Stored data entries

____

## config.mk

```make
export PLATFORM = sky130hd
export DESIGN_NAME = task_scheduler
export DESIGN_NICKNAME = d
export VERILOG_FILES = /design/src/rtl/task_scheduler.sv
export SDC_FILE = /design/constraint.sdc
export NUM_CORES = 1
export LEC_CHECK = 0
export CORE_ASPECT_RATIO = 1.4
export CORE_MARGIN = 2
export CORE_UTILIZATION = 30
export DETAILED_ROUTE_END_ITERATION = 8
export PLACE_DENSITY = 0.88
export SLEW_MARGIN = 20
export SYNTH_ARGS = -nofsm -noshare
export SYNTH_HDL_FRONTEND = slang
export SYNTH_HIERARCHICAL = 1
export SYNTH_SLANG_ARGS = --single-unit
```

## constraint.sdc

```tcl
create_clock -name clock -period 5.4 [get_ports clock]
set_clock_uncertainty 0.15 [all_clocks]
set_input_delay 1.35 -clock clock [delete_from_list [all_inputs] [get_ports clock]]
set_output_delay 1.35 -clock clock [all_outputs]
set_load 0.1 [all_outputs]
```
===== src/rtl/if_fetch_stage.sv =====
// Instruction fetch stage: single-cycle handshake to instruction memory and the
// IF/ID pipeline register, with a one-entry buffer to park a word fetched under stall.
//
// state | meaning
// ------+-----------------------------------------------------------------
// FETCH | request issued at PC; result goes straight into IF/ID
// HOLD  | word returned under stall is parked in the buffers; no request
module if_fetch_stage #(
    parameter logic [31:0] NOP_INSTR = 32'h00000013
) (
    input  logic        CLK,
    input  logic        rst,
    input  logic [31:0] PC,
    input  logic        flush,
    input  logic        stall,
    input  logic [31:0] imem_rdata,
    input  logic        imem_ready,
    output logic        imem_req,
    output logic [31:0] imem_addr,
    output logic        fetch_busy,
    output logic [31:0] IF_ID_instr,
    output logic [31:0] IF_ID_PC,
    output logic [31:0] IF_ID_PC4,
    output logic        IF_ID_valid
);

    localparam logic [0:0] FETCH = 1'b0;
    localparam logic [0:0] HOLD  = 1'b1;

    logic [0:0]  state_q;
    logic [31:0] instr_buf_q;
    logic [31:0] pc_buf_q;

    assign imem_addr = PC;
    assign imem_req  = rst && (state_q == FETCH);

    // Flush must let the PC take the branch target, so it clears busy in either state.
    always_comb begin
        fetch_busy = 1'b1;
        if (rst) begin
            if (flush) begin
                fetch_busy = 1'b0;
            end else if (state_q == FETCH) begin
                fetch_busy = !(imem_ready && !stall);
            end else begin
                fetch_busy = 1'b1;
            end
        end
    end

    always_ff @(posedge CLK) begin
        if (!rst) begin
            state_q     <= FETCH;
            instr_buf_q <= 32'd0;
            pc_buf_q    <= 32'd0;
            IF_ID_instr <= NOP_INSTR;
            IF_ID_PC    <= 32'd0;
            IF_ID_PC4   <= 32'd0;
            IF_ID_valid <= 1'b0;
        end else if (flush) begin
            state_q     <= FETCH;
            instr_buf_q <= 32'd0;
            pc_buf_q    <= 32'd0;
            IF_ID_instr <= NOP_INSTR;
            IF_ID_valid <= 1'b0;
        end else begin
            case (state_q)
                FETCH: begin
                    if (!stall) begin
                        if (imem_ready) begin
                            IF_ID_instr <= imem_rdata;
                            IF_ID_PC    <= PC;
                            IF_ID_PC4   <= PC + 32'd4;
                            IF_ID_valid <= 1'b1;
                        end else begin
                            IF_ID_instr <= NOP_INSTR;
                            IF_ID_valid <= 1'b0;
                        end
                    end else if (imem_ready) begin
                        instr_buf_q <= imem_rdata;
                        pc_buf_q    <= PC;
                        state_q     <= HOLD;
                    end
                end
                HOLD: begin
                    if (!stall) begin
                        IF_ID_instr <= instr_buf_q;
                        IF_ID_PC    <= pc_buf_q;
                        IF_ID_PC4   <= pc_buf_q + 32'd4;
                        IF_ID_valid <= 1'b1;
                        state_q     <= FETCH;
                    end
                end
                default: begin
                    state_q <= FETCH;
                end
            endcase
        end
    end

endmodule
**src/rtl/pic_ctrl_sync.sv**
```systemverilog
// PIC control block: ICW/OCW programming, IRR/IMR/ISR registers and the INTA
// acknowledge sequencer with 2-pulse/3-pulse modes and split cascade lines.
module pic_ctrl_sync #(
    parameter int N_IR = 8,
    parameter bit SYNC_INTA = 1'b1,
    localparam int ID_W = $clog2(N_IR)
) (
    input  logic            CLK,
    input  logic            RESET,
    input  logic            SP,
    input  logic            INTA,
    input  logic [7:0]      DATA_IN,
    input  logic [3:0]      ICWs_Flags,
    input  logic [2:0]      OCWs_Flags,
    input  logic [N_IR-1:0] IR,
    input  logic [ID_W-1:0] INT_VEC,
    input  logic [2:0]      CAS_IN,
    output logic [2:0]      CAS_OUT,
    output logic            CAS_OE,
    output logic [N_IR-1:0] IM,
    output logic [N_IR-1:0] IRR_masked,
    output logic [N_IR-1:0] ISR,
    output logic            INT,
    output logic            LTIM,
    output logic            AEOI,
    output logic            UPM,
    output logic [1:0]      Read_command,
    output logic [7:0]      opperation_OCW2,
    output logic            OCW2_VALID,
    output logic            INIT_DONE,
    output logic [7:0]      IV,
    output logic            IV_READY,
    output logic            first_ACK,
    output logic            second_ACK
);

    typedef enum logic [2:0] {IDLE, W_ICW2, W_ICW3, W_ICW4, READY} init_state_t;
    typedef enum logic [1:0] {A_IDLE, P1, P2, P3} ack_state_t;

    init_state_t init_q, init_d;
    ack_state_t  ack_q, ack_d;

    logic            sngl, ic4;
    logic [7:0]      icw2, icw3;
    logic [N_IR-1:0] im_q, isr_q, isr_d, irr_q, irr_d, ir_q;
    logic            int_q, ocw2_valid_q;
    logic [1:0]      rd_cmd_q;
    logic [7:0]      ocw2_q;
    logic [ID_W-1:0] vec;
    logic            ack_en, cas_master;

    logic inta_s, inta_d;
    logic fall, rise, pulse_low;
    logic icw1_stb, ready;
    logic ocw1_stb, ocw2_stb, ocw3_stb;
    logic p1_fall, ack_done, slave_ok, eoi_found;

    if (SYNC_INTA) begin : g_sync
        logic s1, s2;
        always_ff @(posedge CLK) begin
            if (RESET) begin
                s1 <= 1'b0;
                s2 <= 1'b0;
            end else begin
                s1 <= INTA;
                s2 <= s1;
            end
        end
        assign inta_s = s2;
    end else begin : g_nosync
        assign inta_s = INTA;
    end

    assign fall      = inta_d & ~inta_s;
    assign rise      = ~inta_d & inta_s;
    // Both stages low: excludes the edge-detect cycle so a byte never leaks
    // into the start of the following pulse.
    assign pulse_low = ~inta_d & ~inta_s;

    assign icw1_stb = ICWs_Flags[0];
    assign ready    = (init_q == READY);
    assign ocw1_stb = OCWs_Flags[0] & ready;
    assign ocw2_stb = OCWs_Flags[1] & ready;
    assign ocw3_stb = OCWs_Flags[2] & ready;

    assign p1_fall  = (ack_q == A_IDLE) & fall;
    assign ack_done = rise & (((ack_q == P2) & UPM) | (ack_q == P3));
    assign slave_ok = sngl | SP | (CAS_IN == icw3[2:0]);

    // Initialisation FSM
    always_ff @(posedge CLK) begin
        if (RESET) init_q <= IDLE;
        else       init_q <= init_d;
    end

    always_comb begin
        init_d = init_q;
        if (icw1_stb) begin
            init_d = W_ICW2;
        end else begin
            case (init_q)
                W_ICW2: if (ICWs_Flags[1]) init_d = !sngl ? W_ICW3 : (ic4 ? W_ICW4 : READY);
                W_ICW3: if (ICWs_Flags[2]) init_d = ic4 ? W_ICW4 : READY;
                W_ICW4: if (ICWs_Flags[3]) init_d = READY;
                default: init_d = init_q;
            endcase
        end
    end

    always_comb begin
        INIT_DONE = (init_q == READY);
    end

    always_ff @(posedge CLK) begin
        if (RESET) begin
            LTIM         <= 1'b0;
            sngl         <= 1'b0;
            ic4          <= 1'b0;
            AEOI         <= 1'b0;
            UPM          <= 1'b0;
            icw2         <= '0;
            icw3         <= '0;
            im_q         <= '0;
            rd_cmd_q     <= 2'b10;
            ocw2_q       <= '0;
            ocw2_valid_q <= 1'b0;
        end else if (icw1_stb) begin
            LTIM         <= DATA_IN[3];
            sngl         <= DATA_IN[1];
            ic4          <= DATA_IN[0];
            AEOI         <= 1'b0;
            UPM          <= 1'b0;
            im_q         <= '0;
            ocw2_valid_q <= 1'b0;
        end else begin
            if (init_q == W_ICW2 && ICWs_Flags[1]) icw2 <= DATA_IN;
            if (init_q == W_ICW3 && ICWs_Flags[2]) icw3 <= DATA_IN;
            if (init_q == W_ICW4 && ICWs_Flags[3]) begin
                AEOI <= DATA_IN[1];
                UPM  <= DATA_IN[0];
            end
            if (ocw1_stb) im_q <= DATA_IN[N_IR-1:0];
            if (ocw3_stb && DATA_IN[1]) rd_cmd_q <= DATA_IN[1:0];
            if (ocw2_stb) ocw2_q <= DATA_IN;
            ocw2_valid_q <= ocw2_stb;
        end
    end

    // Acknowledge FSM
    always_ff @(posedge CLK) begin
        if (RESET) begin
            ack_q  <= A_IDLE;
            inta_d <= 1'b0;
        end else begin
            ack_q  <= ack_d;
            inta_d <= inta_s;
        end
    end

    always_comb begin
        ack_d = ack_q;
        if (icw1_stb) begin
            ack_d = A_IDLE;
        end else begin
            case (ack_q)
                A_IDLE: if (fall) ack_d = P1;
                P1:     if (fall) ack_d = P2;
                P2: begin
                    if (fall && !UPM)     ack_d = P3;
                    else if (rise && UPM) ack_d = A_IDLE;
                end
                P3:     if (rise) ack_d = A_IDLE;
                default: ack_d = A_IDLE;
            endcase
        end
    end

    always_ff @(posedge CLK) begin
        if (RESET || icw1_stb) begin
            vec        <= '0;
            ack_en     <= 1'b0;
            cas_master <= 1'b0;
        end else if (p1_fall) begin
            vec        <= INT_VEC;
            ack_en     <= slave_ok;
            cas_master <= ~sngl & SP & icw3[INT_VEC];
        end
    end

    always_comb begin
        first_ACK  = (ack_q == P1);
        second_ACK = (ack_q == P2);
        CAS_OE     = cas_master & (ack_q != A_IDLE);
        CAS_OUT    = '0;
        if (CAS_OE) CAS_OUT[ID_W-1:0] = vec;
        IV         = '0;
        IV_READY   = 1'b0;
        case (ack_q)
            P1: if (!UPM) begin
                IV       = 8'hCD;
                IV_READY = pulse_low & ack_en;
            end
            P2: begin
                IV       = {icw2[7:ID_W], vec};
                IV_READY = pulse_low & ack_en & ~cas_master;
            end
            P3: begin
                IV       = icw2;
                IV_READY = pulse_low & ack_en & ~cas_master;
            end
            default: IV_READY = 1'b0;
        endcase
    end

    // ISR/IRR update: ack set, then EOI and AEOI clears applied together
    always_comb begin
        isr_d     = isr_q;
        eoi_found = 1'b0;
        if (p1_fall && slave_ok) isr_d[INT_VEC] = 1'b1;
        if (ocw2_stb && DATA_IN[7:5] == 3'b001) begin
            for (int unsigned i = 0; i < N_IR; i++) begin
                if (!eoi_found && isr_q[i]) begin
                    isr_d[i]  = 1'b0;
                    eoi_found = 1'b1;
                end
            end
        end
        if (ocw2_stb && DATA_IN[7:5] == 3'b011) isr_d[DATA_IN[ID_W-1:0]] = 1'b0;
        if (ack_done && AEOI && ack_en) isr_d[vec] = 1'b0;

        irr_d = LTIM ? IR : (irr_q | (IR & ~ir_q));
        if (!LTIM && p1_fall && slave_ok) irr_d[INT_VEC] = 1'b0;
    end

    always_ff @(posedge CLK) begin
        if (RESET) begin
            isr_q <= '0;
            irr_q <= '0;
            ir_q  <= '0;
            int_q <= 1'b0;
        end else begin
            ir_q  <= IR;
            int_q <= ready & |(irr_q & ~im_q);
            if (icw1_stb) begin
                isr_q <= '0;
                irr_q <= '0;
            end else begin
                isr_q <= isr_d;
                irr_q <= irr_d;
            end
        end
    end

    always_comb begin
        IM              = im_q;
        ISR             = isr_q;
        IRR_masked      = irr_q & ~im_q;
        INT             = int_q;
        Read_command    = rd_cmd_q;
        opperation_OCW2 = ocw2_q;
        OCW2_VALID      = ocw2_valid_q;
    end

endmodule

```
`config.mk`:
```
export PLATFORM = sky130hd
export DESIGN_NAME = lcd_hd44780_ctrl
export DESIGN_NICKNAME = d
export VERILOG_FILES = /design/src/rtl/lcd_pkg.sv /design/src/rtl/lcd_delay_timer.sv /design/src/rtl/lcd_hd44780_ctrl.sv
export SDC_FILE = /design/constraint.sdc
export NUM_CORES = 1
export LEC_CHECK = 0
export CAP_MARGIN = 10
export CORE_ASPECT_RATIO = 2
export CORE_MARGIN = 4
export CORE_UTILIZATION = 46
export CTS_CLUSTER_SIZE = 25
export DETAILED_ROUTE_END_ITERATION = 6
export GPL_ROUTABILITY_DRIVEN = 0
export PLACE_DENSITY_LB_ADDON = 0.08
export SYNTH_ARGS = -nofsm -noshare
export SYNTH_HDL_FRONTEND = slang
export SYNTH_SLANG_ARGS = --single-unit
```
`constraint.sdc`:
```
create_clock -name clk_i -period 2.7 [get_ports clk_i]
set_clock_uncertainty 0.15 [all_clocks]
set_input_delay 0.81 -clock clk_i [delete_from_list [all_inputs] [get_ports clk_i]]
set_output_delay 0.81 -clock clk_i [all_outputs]
set_load 0.1 [all_outputs]
```
`src/rtl/lcd_pkg.sv`:
```
// Shared types and constants for the HD44780 write-side controller:
// FSM state encoding, lcd_o bit positions, the power-on init ROM and
// the opcodes that need the long post-command wait.
package lcd_pkg;

   typedef enum logic [2:0] {
      ST_POWERUP,
      ST_INIT_ISSUE,
      ST_IDLE,
      ST_SETUP,
      ST_PULSE,
      ST_HOLD,
      ST_WAIT
   } lcd_state_e;

   // Bit positions inside the 32-bit LCD I/O word
   localparam int LCD_ON_BIT = 31;
   localparam int LCD_EN_BIT = 10;
   localparam int LCD_RS_BIT = 9;
   localparam int LCD_RW_BIT = 8;

   // Power-on init: 8-bit/2-line, display on, clear, entry mode increment
   localparam int INIT_LEN   = 4;
   localparam int INIT_IDX_W = $clog2(INIT_LEN) + 1;
   localparam logic [7:0] INIT_ROM [INIT_LEN] = '{8'h38, 8'h0C, 8'h01, 8'h06};

   // Instructions that take the long execution time
   localparam logic [7:0] OP_CLEAR    = 8'h01;
   localparam logic [7:0] OP_HOME     = 8'h02;
   localparam logic [7:0] OP_HOME_ALT = 8'h03;

   // True for clear/home instructions, which need T_CLEAR instead of T_EXEC
   function automatic logic is_long_cmd(input logic rs, input logic [7:0] data);
      return !rs && ((data == OP_CLEAR) || (data == OP_HOME) || (data == OP_HOME_ALT));
   endfunction

   function automatic int max_int(input int a, input int b);
      return (a > b) ? a : b;
   endfunction

endpackage

```
`src/rtl/lcd_delay_timer.sv`:
```
// Loadable down-counter shared by every controller state. A state that
// must last N cycles loads N-1 on entry; done is high while the count is 0.
module lcd_delay_timer #(
   parameter int WIDTH = 8
) (
   input  logic             clk,
   input  logic             rst_n,
   input  logic             load,
   input  logic [WIDTH-1:0] load_value,
   output logic             done
);

   logic [WIDTH-1:0] count_q;

   // Reload on request, otherwise count down and park at zero
   always_ff @(posedge clk or negedge rst_n) begin
      if (!rst_n) begin
         count_q <= '0;
      end else if (load) begin
         count_q <= load_value;
      end else if (count_q != '0) begin
         count_q <= count_q - WIDTH'(1);
      end
   end

   assign done = (count_q == '0);

endmodule

```
`src/rtl/lcd_hd44780_ctrl.sv`:
```
// HD44780 write-side controller. Accepts instruction/character bytes over
// valid/ready and generates the full LCD write cycle: RS/data setup, EN
// pulse, hold and the post-command execution wait. lcd_o uses the
// processor's LCD I/O word packing (ON, EN, RS, RW, DATA).
// Optional feature: define LCD_INIT_EN to add a power-on delay followed by
// an automatic init sequence before the first item is accepted.
module lcd_hd44780_ctrl
   import lcd_pkg::*;
#(
   parameter int T_SETUP   = 4,
   parameter int T_EN_HIGH = 25,
   parameter int T_HOLD    = 4,
   parameter int T_EXEC    = 2500,
   parameter int T_CLEAR   = 82000,
   parameter int T_POWERUP = 2000000
) (
   input  logic        clk_i,
   input  logic        rst_ni,
   input  logic        cmd_valid_i,
   output logic        cmd_ready_o,
   input  logic        cmd_rs_i,
   input  logic [7:0]  cmd_data_i,
   output logic        busy_o,
   output logic [31:0] lcd_o
);

   localparam int MAX_T = max_int(max_int(max_int(T_SETUP, T_EN_HIGH), max_int(T_HOLD, T_EXEC)),
                                  max_int(T_CLEAR, T_POWERUP));
   localparam int CNT_W = $clog2(MAX_T) + 1;

   localparam logic [CNT_W-1:0] SETUP_LOAD = CNT_W'(T_SETUP - 1);
   localparam logic [CNT_W-1:0] EN_LOAD    = CNT_W'(T_EN_HIGH - 1);
   localparam logic [CNT_W-1:0] HOLD_LOAD  = CNT_W'(T_HOLD - 1);
   localparam logic [CNT_W-1:0] EXEC_LOAD  = CNT_W'(T_EXEC - 1);
   localparam logic [CNT_W-1:0] CLEAR_LOAD = CNT_W'(T_CLEAR - 1);

   lcd_state_e       state_q;
   logic             ready_q;
   logic             on_q;
   logic             en_q;
   logic             rs_q;
   logic [7:0]       data_q;
   logic             accept;
   logic             timer_load;
   logic [CNT_W-1:0] timer_value;
   logic             timer_done;
   logic [31:0]      lcd_word;

`ifdef LCD_INIT_EN
   // The arming cycle and the INIT_ISSUE cycle are part of the power-up
   // window, so the first init item is issued T_POWERUP edges after reset.
   localparam logic [CNT_W-1:0] POWERUP_LOAD = CNT_W'((T_POWERUP > 3) ? (T_POWERUP - 3) : 0);

   logic                  powerup_armed_q;
   logic [INIT_IDX_W-1:0] init_idx_q;
   logic                  init_pending;

   assign init_pending = (init_idx_q < INIT_IDX_W'(INIT_LEN));
`endif

   assign accept = ready_q && cmd_valid_i;

   lcd_delay_timer #(
      .WIDTH (CNT_W)
   ) u_timer (
      .clk        (clk_i),
      .rst_n      (rst_ni),
      .load       (timer_load),
      .load_value (timer_value),
      .done       (timer_done)
   );

   // Decide when the shared timer is reloaded and with which duration
   always_comb begin
      timer_load  = 1'b0;
      timer_value = '0;
      case (state_q)
         ST_IDLE: begin
            if (accept) begin
               timer_load  = 1'b1;
               timer_value = SETUP_LOAD;
            end
         end
         ST_SETUP: begin
            if (timer_done) begin
               timer_load  = 1'b1;
               timer_value = EN_LOAD;
            end
         end
         ST_PULSE: begin
            if (timer_done) begin
               timer_load  = 1'b1;
               timer_value = HOLD_LOAD;
            end
         end
         ST_HOLD: begin
            if (timer_done) begin
               timer_load  = 1'b1;
               timer_value = is_long_cmd(rs_q, data_q) ? CLEAR_LOAD : EXEC_LOAD;
            end
         end
`ifdef LCD_INIT_EN
         ST_WAIT: begin
            if (timer_done && init_pending) begin
               timer_load  = 1'b1;
               timer_value = SETUP_LOAD;
            end
         end
         ST_POWERUP: begin
            if (!powerup_armed_q) begin
               timer_load  = 1'b1;
               timer_value = POWERUP_LOAD;
            end
         end
         ST_INIT_ISSUE: begin
            timer_load  = 1'b1;
            timer_value = SETUP_LOAD;
         end
`endif
         default: begin
            timer_load  = 1'b0;
         end
      endcase
   end

   // Write-cycle sequencer; all LCD bus fields and ready are registered here
   always_ff @(posedge clk_i or negedge rst_ni) begin
      if (!rst_ni) begin
`ifdef LCD_INIT_EN
         state_q         <= ST_POWERUP;
         powerup_armed_q <= 1'b0;
         init_idx_q      <= '0;
`else
         state_q         <= ST_IDLE;
`endif
         ready_q <= 1'b0;
         on_q    <= 1'b0;
         en_q    <= 1'b0;
         rs_q    <= 1'b0;
         data_q  <= '0;
      end else begin
         on_q <= 1'b1;
         case (state_q)
            ST_IDLE: begin
               if (accept) begin
                  rs_q    <= cmd_rs_i;
                  data_q  <= cmd_data_i;
                  ready_q <= 1'b0;
                  state_q <= ST_SETUP;
               end else begin
                  ready_q <= 1'b1;
               end
            end
            ST_SETUP: begin
               if (timer_done) begin
                  en_q    <= 1'b1;
                  state_q <= ST_PULSE;
               end
            end
            ST_PULSE: begin
               if (timer_done) begin
                  en_q    <= 1'b0;
                  state_q <= ST_HOLD;
               end
            end
            ST_HOLD: begin
               if (timer_done) begin
                  state_q <= ST_WAIT;
               end
            end
            ST_WAIT: begin
               if (timer_done) begin
`ifdef LCD_INIT_EN
                  if (init_pending) begin
                     rs_q       <= 1'b0;
                     data_q     <= INIT_ROM[init_idx_q[INIT_IDX_W-2:0]];
                     init_idx_q <= init_idx_q + INIT_IDX_W'(1);
                     state_q    <= ST_SETUP;
                  end else begin
                     ready_q <= 1'b1;
                     state_q <= ST_IDLE;
                  end
`else
                  ready_q <= 1'b1;
                  state_q <= ST_IDLE;
`endif
               end
            end
`ifdef LCD_INIT_EN
            ST_POWERUP: begin
               if (!powerup_armed_q) begin
                  powerup_armed_q <= 1'b1;
               end else if (timer_done) begin
                  state_q <= ST_INIT_ISSUE;
               end
            end
            ST_INIT_ISSUE: begin
               rs_q       <= 1'b0;
               data_q     <= INIT_ROM[init_idx_q[INIT_IDX_W-2:0]];
               init_idx_q <= init_idx_q + INIT_IDX_W'(1);
               state_q    <= ST_SETUP;
            end
`endif
            default: begin
               state_q <= ST_IDLE;
            end
         endcase
      end
   end

   // Pack the registered bus fields into the LCD I/O word
   always_comb begin
      lcd_word             = '0;
      lcd_word[LCD_ON_BIT] = on_q;
      lcd_word[LCD_EN_BIT] = en_q;
      lcd_word[LCD_RS_BIT] = rs_q;
      lcd_word[LCD_RW_BIT] = 1'b0;
      lcd_word[7:0]        = data_q;
   end

   assign lcd_o       = lcd_word;
   assign cmd_ready_o = ready_q;
   assign busy_o      = ~ready_q;

endmodule

```
==> results.cfg <==
[layout]
area_growth_pct = 23.4
drive_gt1_frac = 0.286
antenna_cells = 0
nets = 292
fillers = 434
finalInstanceArea_um2 = 2690
postLayoutCoreUtil = 0.584

[setup_path]
reg2reg_depth = 5
crit_path_frequent_cell = or4_4
startpoint = u_timer.count_q[3]
slowest_stage = or4_4
crit_required_ns = 2.78
r2r-start = u_timer.count_q[3]
worstPathArrival_ns = 2.72
endpoint_kind = flip-flop
path_max_fanout = 4
worstSetupEndpoint = u_timer.count_q[21]
rr_endpoint = u_timer.count_q[21]
critical_path_class = reg2reg
slowest_delay_ns = 0.55
rrSetupSlack_ns = 0.06
crit_path_cell_trace = or4_4 -> or4_4 -> or3_4 -> or4_4 -> a21oi_2
start_kind = flip-flop

[floorplanning]
die_area_um2 = 5960
core_um2 = 4600
ios = 46
initial_core_util = 0.473
rows = 35
die_h_um = 105
die_w_um = 56.6

[route]
num_vias = 1760
wl_mm = 5.22
drtPass1Iterations = 4
drt_iter0_drc = 21
final_antenna_net_count = 0
wl_per_cell_um = 15.6
avgViaCountPerCell = 5.25
drc = 0

[sta]
fin_crit_ns = 2.64
period_share = 0.977
setup_viol = 0
finalMaxSlewViolations = 0
hold_viol_final = 0
max_freq_mhz = 379
hold_slack_ns = 0.221
rsz0062_at_grt = false
slew_headroom = 0.544
worstMarginPinSlew_ns = 0.681

[place]
dpl_cell_area_um2 = 2550
hpwl_mm = 4.19
io_buffers = 24

[synthesis]
ys_ff_latch = 37
syn-cell-area_um2 = 2180
ys_warn_count = 0
async_flop_share = 1.00
synth.avg_cell_area_um2 = 9.50
synth_most_common_cell = dfrtp_1
ys.flop_type = dfrtp_1
synthDistinctLibCells = 44
synth_edf_count = 0
synth_common_cells = dfrtp_1, buf_4, nor2_1
synthCells = 229
netlist_top_cells_area = dfrtp_1, buf_4, mux2_2
synth_top_area_share = 0.414
ys_seq_area_frac = 0.426
yosys.area.top_type = dfrtp_1

[clock_network]
root_buffer = clkbuf_8
insertion_delay_ns = 0.29
numCtsBuffers = 5
path_clk_slew_ns = 0.07
cts_tree = done
ctsLongestPathBuffers = 2
htreeDepth = 2
cts.sinks = 37

[run]
max_cap_violations = 0

[global_route]
grt_overflow = 0
grt_max_degree = 16
grt_antenna_before_repair = 0
grtUsageTotal = 0.185
grt_pass1_vias = 1789
grt_pass1_wl_mm = 8.51

[hold_path]
holdCritPathClass = in2async

[run_status]
status = complete, no violations
==> config.mk <==
export PLATFORM = sky130hd
export DESIGN_NAME = periphery_apb
export DESIGN_NICKNAME = d
export VERILOG_FILES = /design/src/rtl/periphery_apb.sv
export SDC_FILE = /design/constraint.sdc
export NUM_CORES = 1
export LEC_CHECK = 0
export CAP_MARGIN = 20
export CORE_ASPECT_RATIO = 1.5
export CORE_MARGIN = 5
export CORE_UTILIZATION = 33
export DETAILED_ROUTE_END_ITERATION = 6
export SYNTH_ARGS = -nofsm -noshare
export SYNTH_HDL_FRONTEND = slang
export SYNTH_SLANG_ARGS = --single-unit
==> constraint.sdc <==
create_clock -name pclk -period 4.53 [get_ports pclk]
set_input_delay 1.1325 -clock pclk [delete_from_list [all_inputs] [get_ports pclk]]
set_output_delay 1.1325 -clock pclk [all_outputs]
set_load 0.05 [all_outputs]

____

--- TO DO ---
Exactly and only the lines from the line containing "netlist_top_cells_area = dfrtp_1, buf_4, mux2_2" through the last line of the entries should be copied, both ends included.

--- PROBLEM SOLUTION ---
netlist_top_cells_area = dfrtp_1, buf_4, mux2_2
synth_top_area_share = 0.414
ys_seq_area_frac = 0.426
yosys.area.top_type = dfrtp_1

[clock_network]
root_buffer = clkbuf_8
insertion_delay_ns = 0.29
numCtsBuffers = 5
path_clk_slew_ns = 0.07
cts_tree = done
ctsLongestPathBuffers = 2
htreeDepth = 2
cts.sinks = 37

[run]
max_cap_violations = 0

[global_route]
grt_overflow = 0
grt_max_degree = 16
grt_antenna_before_repair = 0
grtUsageTotal = 0.185
grt_pass1_vias = 1789
grt_pass1_wl_mm = 8.51

[hold_path]
holdCritPathClass = in2async

[run_status]
status = complete, no violations
==> config.mk <==
export PLATFORM = sky130hd
export DESIGN_NAME = periphery_apb
export DESIGN_NICKNAME = d
export VERILOG_FILES = /design/src/rtl/periphery_apb.sv
export SDC_FILE = /design/constraint.sdc
export NUM_CORES = 1
export LEC_CHECK = 0
export CAP_MARGIN = 20
export CORE_ASPECT_RATIO = 1.5
export CORE_MARGIN = 5
export CORE_UTILIZATION = 33
export DETAILED_ROUTE_END_ITERATION = 6
export SYNTH_ARGS = -nofsm -noshare
export SYNTH_HDL_FRONTEND = slang
export SYNTH_SLANG_ARGS = --single-unit
==> constraint.sdc <==
create_clock -name pclk -period 4.53 [get_ports pclk]
set_input_delay 1.1325 -clock pclk [delete_from_list [all_inputs] [get_ports pclk]]
set_output_delay 1.1325 -clock pclk [all_outputs]
set_load 0.05 [all_outputs]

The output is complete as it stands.